***** PROVIDED MATERIAL
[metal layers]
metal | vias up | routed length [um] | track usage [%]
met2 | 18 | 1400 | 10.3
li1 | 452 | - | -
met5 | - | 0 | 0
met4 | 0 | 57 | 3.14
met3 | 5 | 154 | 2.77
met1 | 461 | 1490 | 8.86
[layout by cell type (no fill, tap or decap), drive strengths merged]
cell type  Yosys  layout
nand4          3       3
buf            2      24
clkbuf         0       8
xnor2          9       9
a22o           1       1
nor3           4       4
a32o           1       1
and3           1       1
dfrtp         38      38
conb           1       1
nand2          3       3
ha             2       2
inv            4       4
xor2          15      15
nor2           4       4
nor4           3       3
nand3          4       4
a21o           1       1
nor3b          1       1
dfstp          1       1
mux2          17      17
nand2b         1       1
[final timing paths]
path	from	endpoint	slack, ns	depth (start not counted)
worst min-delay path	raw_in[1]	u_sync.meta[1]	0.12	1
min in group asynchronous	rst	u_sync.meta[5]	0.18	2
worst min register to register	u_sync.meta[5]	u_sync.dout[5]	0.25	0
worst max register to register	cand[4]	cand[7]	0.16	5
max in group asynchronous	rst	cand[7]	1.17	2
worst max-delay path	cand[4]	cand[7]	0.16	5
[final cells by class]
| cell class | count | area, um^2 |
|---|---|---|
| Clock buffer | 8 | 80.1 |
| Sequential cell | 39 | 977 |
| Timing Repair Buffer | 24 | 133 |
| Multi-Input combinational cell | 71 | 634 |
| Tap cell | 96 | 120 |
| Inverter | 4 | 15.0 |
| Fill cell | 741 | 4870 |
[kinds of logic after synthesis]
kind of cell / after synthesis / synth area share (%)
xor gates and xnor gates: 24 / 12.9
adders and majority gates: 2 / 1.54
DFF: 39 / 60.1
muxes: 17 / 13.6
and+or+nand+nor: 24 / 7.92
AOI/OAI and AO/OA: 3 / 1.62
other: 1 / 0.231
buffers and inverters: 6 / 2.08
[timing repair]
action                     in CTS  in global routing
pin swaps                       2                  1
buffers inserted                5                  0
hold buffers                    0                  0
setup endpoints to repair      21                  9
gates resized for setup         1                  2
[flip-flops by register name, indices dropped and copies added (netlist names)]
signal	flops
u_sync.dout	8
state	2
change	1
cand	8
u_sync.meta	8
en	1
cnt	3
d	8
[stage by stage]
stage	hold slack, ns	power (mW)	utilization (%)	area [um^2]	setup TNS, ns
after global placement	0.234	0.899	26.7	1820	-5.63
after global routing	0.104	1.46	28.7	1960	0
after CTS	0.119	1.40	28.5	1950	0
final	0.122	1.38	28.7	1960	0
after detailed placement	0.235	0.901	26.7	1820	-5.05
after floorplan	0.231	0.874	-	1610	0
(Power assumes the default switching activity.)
--- config.mk ---
export PLATFORM = sky130hd
export DESIGN_NAME = irq_ctrl
export DESIGN_NICKNAME = d
export VERILOG_FILES = /design/src/rtl/irq_ctrl_pkg.sv /design/src/rtl/irq_prio_enc.sv /design/src/rtl/irq_ctrl.sv
export SDC_FILE = /design/constraint.sdc
export NUM_CORES = 1
export LEC_CHECK = 0
export BUFFER_PORTS_ARGS = -buffer_cell sky130_fd_sc_hd__buf_2
export CAP_MARGIN = 20
export CORE_MARGIN = 2
export CORE_UTILIZATION = 40
export CTS_CLUSTER_DIAMETER = 50
export DETAILED_ROUTE_END_ITERATION = 16
export REMOVE_ABC_BUFFERS = 1
export SLEW_MARGIN = 20
export SYNTH_ARGS = -nofsm -noshare
export SYNTH_HDL_FRONTEND = slang
export SYNTH_SLANG_ARGS = --single-unit
--- constraint.sdc ---
create_clock -name clk -period 14.96 [get_ports clk]
set_clock_uncertainty 0.1 [all_clocks]
set_input_delay 2.992 -clock clk [delete_from_list [all_inputs] [get_ports clk]]
set_output_delay 2.992 -clock clk [all_outputs]
set_load 0.02 [all_outputs]
[src/rtl/multi_freq_divider.sv]
// NUM_CH independent programmable tick dividers whose divisors can be rewritten glitch-free at run time.
// Define FREQ_DIV_SQUARE_EN to build the per-channel slow_clk toggle flops; otherwise slow_clk is tied low.
module multi_freq_divider #(
    parameter int NUM_CH  = 4,
    parameter int CNT_W   = 16,
    parameter int DEF_DIV = 13500,
    localparam int SEL_W  = (NUM_CH > 1) ? $clog2(NUM_CH) : 1
) (
    input  logic              clk,
    input  logic              rst_n,
    input  logic [NUM_CH-1:0] ch_en,
    input  logic              div_wr,
    input  logic [SEL_W-1:0]  div_sel,
    input  logic [CNT_W-1:0]  div_val,
    output logic [NUM_CH-1:0] tick,
    output logic [NUM_CH-1:0] slow_clk,
    output logic [NUM_CH-1:0] div_pend
);

    localparam logic [CNT_W-1:0] RST_DIV = (DEF_DIV < 2) ? CNT_W'(1) : CNT_W'(DEF_DIV);

    // A divisor of 0 would leave the counter without a terminal count, so it is stored as 1.
    function automatic logic [CNT_W-1:0] clamp_div(input logic [CNT_W-1:0] v);
        return (v < CNT_W'(2)) ? CNT_W'(1) : v;
    endfunction

    for (genvar c = 0; c < NUM_CH; c++) begin : g_ch
        logic [CNT_W-1:0] cnt_q, cnt_d;
        logic [CNT_W-1:0] act_q, act_d;
        logic [CNT_W-1:0] shd_q, shd_d;
        logic             pend_q, pend_d;
        logic             tick_q, tick_d;
        logic             wr_hit, at_tc;

        assign wr_hit = div_wr && (div_sel == SEL_W'(c));
        assign at_tc  = (cnt_q == act_q - CNT_W'(1));

        always_comb begin
            cnt_d  = cnt_q;
            act_d  = act_q;
            shd_d  = shd_q;
            pend_d = pend_q;
            tick_d = 1'b0;
            if (!ch_en[c]) begin
                // No period is running, so any new divisor can be taken over at once.
                cnt_d  = '0;
                pend_d = 1'b0;
                if (wr_hit) begin
                    act_d = clamp_div(div_val);
                    shd_d = clamp_div(div_val);
                end else if (pend_q) begin
                    act_d = shd_q;
                end
            end else if (at_tc) begin
                cnt_d  = '0;
                tick_d = 1'b1;
                pend_d = 1'b0;
                if (wr_hit) begin
                    act_d = clamp_div(div_val);
                end else if (pend_q) begin
                    act_d = shd_q;
                end
            end else begin
                cnt_d = cnt_q + CNT_W'(1);
                if (wr_hit) begin
                    shd_d  = clamp_div(div_val);
                    pend_d = 1'b1;
                end
            end
        end

        always_ff @(posedge clk or negedge rst_n) begin
            if (!rst_n) begin
                cnt_q  <= '0;
                act_q  <= RST_DIV;
                shd_q  <= RST_DIV;
                pend_q <= 1'b0;
                tick_q <= 1'b0;
            end else begin
                cnt_q  <= cnt_d;
                act_q  <= act_d;
                shd_q  <= shd_d;
                pend_q <= pend_d;
                tick_q <= tick_d;
            end
        end

        assign tick[c]     = tick_q;
        assign div_pend[c] = pend_q;

`ifdef FREQ_DIV_SQUARE_EN
        logic sq_q, sq_d;

        always_comb begin
            sq_d = sq_q;
            if (!ch_en[c]) begin
                sq_d = 1'b0;
            end else if (at_tc) begin
                sq_d = ~sq_q;
            end
        end

        always_ff @(posedge clk or negedge rst_n) begin
            if (!rst_n) begin
                sq_q <= 1'b0;
            end else begin
                sq_q <= sq_d;
            end
        end

        assign slow_clk[c] = sq_q;
`else
        assign slow_clk[c] = 1'b0;
`endif
    end

endmodule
**********
Take every line above where "global" appears and copy it.

SOLUTION FOR THIS EXERCISE:
action                     in CTS  in global routing
after global placement	0.234	0.899	26.7	1820	-5.63
after global routing	0.104	1.46	28.7	1960	0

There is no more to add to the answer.